We proposed a data association algorithm to bridge the detector and tracker that allows them to work in a complementary manner. The detection and tracking confidence (failures) for a target is represented by the spatial relations between the tag-box and the detection bounding box for the first time. Using the data association, the detector and tracker are coupled to predict more accurate object detection with more coherent trajectories. It is notable that the spatial relation defined in Formula (10) is a straightforward way to model the tracking confidence; however, more sophisticated and efficient motion features can be integrated into the pipeline by defining a different cost function based on additional cues (e.g., velocity and acceleration).

6. Conclusions

In this paper, we present an automatic multiple object detection and tracking method to monitor individual pigs in a challenging environment.
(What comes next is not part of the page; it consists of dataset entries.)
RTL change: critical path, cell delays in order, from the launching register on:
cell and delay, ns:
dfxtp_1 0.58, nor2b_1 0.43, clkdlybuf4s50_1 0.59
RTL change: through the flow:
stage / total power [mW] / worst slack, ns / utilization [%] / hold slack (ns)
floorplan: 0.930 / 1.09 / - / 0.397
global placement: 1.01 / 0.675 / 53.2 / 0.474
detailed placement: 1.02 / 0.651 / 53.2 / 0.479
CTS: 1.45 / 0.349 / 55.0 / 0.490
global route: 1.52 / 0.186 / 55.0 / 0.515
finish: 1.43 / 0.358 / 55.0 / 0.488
### src/rtl/cpu_pkg.sv
// Shared pipeline encodings: ALU opcodes, shifter/memory modes and the
// control word that represents an empty EX slot.
package cpu_pkg;

  localparam logic [3:0] OP_SUB = 4'b0010;
  localparam logic [3:0] OP_ADD = 4'b0100;

  localparam logic [1:0] SM_IMM      = 2'b00;
  localparam logic [1:0] SM_REG_IMM  = 2'b01;
  localparam logic [1:0] SM_REG_REG  = 2'b10;
  localparam logic [1:0] SM_ROT_IMM  = 2'b11;

  localparam logic [1:0] MM_WORD     = 2'b00;
  localparam logic [1:0] MM_BYTE     = 2'b01;
  localparam logic [1:0] MM_HALF     = 2'b10;
  localparam logic [1:0] MM_DOUBLE   = 2'b11;

  typedef struct packed {
    logic [3:0] op;
    logic [1:0] sm;
    logic [1:0] mm;
    logic       load_instr;
    logic       rf;
    logic       rw;
    logic       data;
    logic       shift_imm;
  } ex_ctrl_t;

  localparam ex_ctrl_t CTRL_BUBBLE = '0;

endpackage

### src/rtl/hazard_detect.sv
// Load-use hazard compare between the load sitting in EX and the
// register operands of the instruction currently in ID.
module hazard_detect (
  input  logic       ex_load_instr,
  input  logic       ex_rf,
  input  logic [3:0] ex_rd,
  input  logic       id_rn_used,
  input  logic [3:0] id_rn,
  input  logic       id_rm_used,
  input  logic [3:0] id_rm,
  input  logic       id_rw,
  input  logic [3:0] id_rd,
  output logic       hazard
);

  logic rn_hit;
  logic rm_hit;
  logic rd_hit;

  always_comb begin
    rn_hit = id_rn_used && (id_rn == ex_rd);
    rm_hit = id_rm_used && (id_rm == ex_rd);
    rd_hit = id_rw      && (id_rd == ex_rd);
    hazard = ex_load_instr && ex_rf && (rn_hit || rm_hit || rd_hit);
  end

endmodule
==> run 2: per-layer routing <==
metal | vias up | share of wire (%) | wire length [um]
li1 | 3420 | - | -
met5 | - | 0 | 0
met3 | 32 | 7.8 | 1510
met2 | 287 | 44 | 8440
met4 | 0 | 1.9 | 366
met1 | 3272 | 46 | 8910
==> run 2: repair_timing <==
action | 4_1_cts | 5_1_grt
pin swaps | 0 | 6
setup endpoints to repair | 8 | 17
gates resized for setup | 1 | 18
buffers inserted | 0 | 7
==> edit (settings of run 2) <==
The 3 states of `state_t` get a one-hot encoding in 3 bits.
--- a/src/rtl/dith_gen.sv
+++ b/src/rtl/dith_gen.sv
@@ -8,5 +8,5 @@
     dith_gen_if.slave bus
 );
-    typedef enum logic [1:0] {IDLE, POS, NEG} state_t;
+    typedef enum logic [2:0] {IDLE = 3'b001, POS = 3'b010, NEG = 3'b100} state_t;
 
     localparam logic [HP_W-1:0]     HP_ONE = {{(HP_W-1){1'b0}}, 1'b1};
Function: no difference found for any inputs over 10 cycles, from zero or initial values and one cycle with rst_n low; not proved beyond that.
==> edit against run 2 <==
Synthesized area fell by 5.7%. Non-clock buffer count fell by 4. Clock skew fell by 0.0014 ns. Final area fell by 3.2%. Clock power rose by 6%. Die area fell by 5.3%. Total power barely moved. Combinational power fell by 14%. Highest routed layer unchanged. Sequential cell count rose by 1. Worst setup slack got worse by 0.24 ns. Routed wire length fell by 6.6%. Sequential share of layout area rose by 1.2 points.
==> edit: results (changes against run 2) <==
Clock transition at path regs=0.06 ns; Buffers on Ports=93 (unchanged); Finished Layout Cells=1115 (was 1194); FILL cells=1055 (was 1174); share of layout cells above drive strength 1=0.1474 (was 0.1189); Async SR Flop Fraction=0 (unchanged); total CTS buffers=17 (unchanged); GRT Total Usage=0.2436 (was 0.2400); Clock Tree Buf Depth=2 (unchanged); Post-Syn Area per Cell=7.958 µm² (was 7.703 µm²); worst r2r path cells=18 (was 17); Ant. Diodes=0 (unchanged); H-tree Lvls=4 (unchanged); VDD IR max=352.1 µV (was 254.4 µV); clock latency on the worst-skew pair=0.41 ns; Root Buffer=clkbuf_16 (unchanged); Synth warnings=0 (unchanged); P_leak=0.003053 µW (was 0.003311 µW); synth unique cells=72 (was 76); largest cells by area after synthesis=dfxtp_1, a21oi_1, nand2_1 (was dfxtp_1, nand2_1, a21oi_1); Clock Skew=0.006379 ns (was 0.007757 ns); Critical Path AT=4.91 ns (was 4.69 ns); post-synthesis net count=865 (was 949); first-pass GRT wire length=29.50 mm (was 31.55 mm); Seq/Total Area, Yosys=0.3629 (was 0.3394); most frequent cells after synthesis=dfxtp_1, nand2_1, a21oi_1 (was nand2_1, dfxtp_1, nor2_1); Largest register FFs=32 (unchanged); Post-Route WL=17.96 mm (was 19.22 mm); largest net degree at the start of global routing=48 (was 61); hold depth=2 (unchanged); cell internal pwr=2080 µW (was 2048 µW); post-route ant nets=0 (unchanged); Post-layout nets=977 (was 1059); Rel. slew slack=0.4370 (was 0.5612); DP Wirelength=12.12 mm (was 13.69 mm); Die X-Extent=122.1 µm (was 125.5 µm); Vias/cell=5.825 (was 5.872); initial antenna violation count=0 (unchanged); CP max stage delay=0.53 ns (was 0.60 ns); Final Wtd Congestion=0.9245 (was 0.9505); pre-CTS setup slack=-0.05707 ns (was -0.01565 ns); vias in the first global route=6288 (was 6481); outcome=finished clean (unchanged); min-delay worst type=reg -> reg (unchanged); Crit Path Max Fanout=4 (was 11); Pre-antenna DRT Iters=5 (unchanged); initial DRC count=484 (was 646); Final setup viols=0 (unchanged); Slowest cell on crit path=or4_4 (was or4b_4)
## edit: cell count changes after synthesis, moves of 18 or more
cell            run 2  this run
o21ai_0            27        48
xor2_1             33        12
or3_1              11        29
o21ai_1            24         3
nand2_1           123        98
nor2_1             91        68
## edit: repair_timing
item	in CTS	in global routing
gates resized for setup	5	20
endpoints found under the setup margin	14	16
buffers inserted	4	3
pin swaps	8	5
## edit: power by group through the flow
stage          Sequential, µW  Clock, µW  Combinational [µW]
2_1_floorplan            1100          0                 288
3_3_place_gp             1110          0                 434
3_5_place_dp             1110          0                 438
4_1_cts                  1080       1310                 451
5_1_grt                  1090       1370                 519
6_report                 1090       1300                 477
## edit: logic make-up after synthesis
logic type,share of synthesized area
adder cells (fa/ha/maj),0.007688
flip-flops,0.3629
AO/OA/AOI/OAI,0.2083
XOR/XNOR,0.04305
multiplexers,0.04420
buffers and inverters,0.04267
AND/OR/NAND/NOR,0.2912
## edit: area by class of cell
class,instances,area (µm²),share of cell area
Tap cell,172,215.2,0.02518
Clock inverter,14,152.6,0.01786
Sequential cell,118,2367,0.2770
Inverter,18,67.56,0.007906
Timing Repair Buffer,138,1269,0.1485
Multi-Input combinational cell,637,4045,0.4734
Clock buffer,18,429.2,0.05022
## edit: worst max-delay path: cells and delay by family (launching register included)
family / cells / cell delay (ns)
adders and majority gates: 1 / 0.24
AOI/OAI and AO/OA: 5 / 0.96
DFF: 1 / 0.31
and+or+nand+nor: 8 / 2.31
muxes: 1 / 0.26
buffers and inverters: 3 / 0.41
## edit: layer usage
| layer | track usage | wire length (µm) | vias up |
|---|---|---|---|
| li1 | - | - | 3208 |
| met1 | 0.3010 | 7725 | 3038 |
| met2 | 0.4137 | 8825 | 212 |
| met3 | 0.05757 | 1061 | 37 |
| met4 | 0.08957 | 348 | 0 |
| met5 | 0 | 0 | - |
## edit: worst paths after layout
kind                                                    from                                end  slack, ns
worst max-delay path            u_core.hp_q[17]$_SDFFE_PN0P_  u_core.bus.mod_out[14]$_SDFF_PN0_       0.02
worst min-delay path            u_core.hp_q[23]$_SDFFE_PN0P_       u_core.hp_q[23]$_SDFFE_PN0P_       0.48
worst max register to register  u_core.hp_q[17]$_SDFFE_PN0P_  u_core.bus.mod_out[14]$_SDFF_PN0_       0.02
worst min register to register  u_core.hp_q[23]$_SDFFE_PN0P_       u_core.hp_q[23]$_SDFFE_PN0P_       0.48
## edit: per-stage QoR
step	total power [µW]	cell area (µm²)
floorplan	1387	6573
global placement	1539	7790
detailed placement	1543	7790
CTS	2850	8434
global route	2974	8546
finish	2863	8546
The proposed method performs individual pig detection and tracking without the need to manually mark or physically identify the pigs, working under both daylight and nighttime conditions. In order to tackle the major problems (e.g., light fluctuation, similar appearances, object deformations and occlusions), which can significantly lead to detection failures and increasing track fragments and track drifts, we propose a method which couples a CNN-based detector and a correlation filter-based tracker via a hierarchical data association algorithm. For the detections, by using the hierarchical features derived from multiple layers at different scales in a one-stage prediction network, we obtain the best accuracy/speed trade-off. For the correlation filter-based tracker, the target is defined as the tag-box which is a portion of the pig, and the tag-boxes are tracked based on the learned correlation filters working on key points tracking. Under severe conditions, the data association algorithm allows the detection hypotheses to be refined; meanwhile, the drifted tracks can be corrected by probing the tracking failures followed by the re-initialization of tracking. The tracking failures are modified by the relationship between the responses of the detector and tracker. In conclusion, the data association algorithm, detector and tracker are coupled to predict more accurate object instance inference with more coherent trajectories. Our method is trained and evaluated on 22,200 frames captured from a commercial farm. Overall, the evaluation results in a precision of 94.72%, recall of 94.74%, and MOTA of 89.58%, which shows that our method can robustly detect and track multiple pigs under challenging conditions.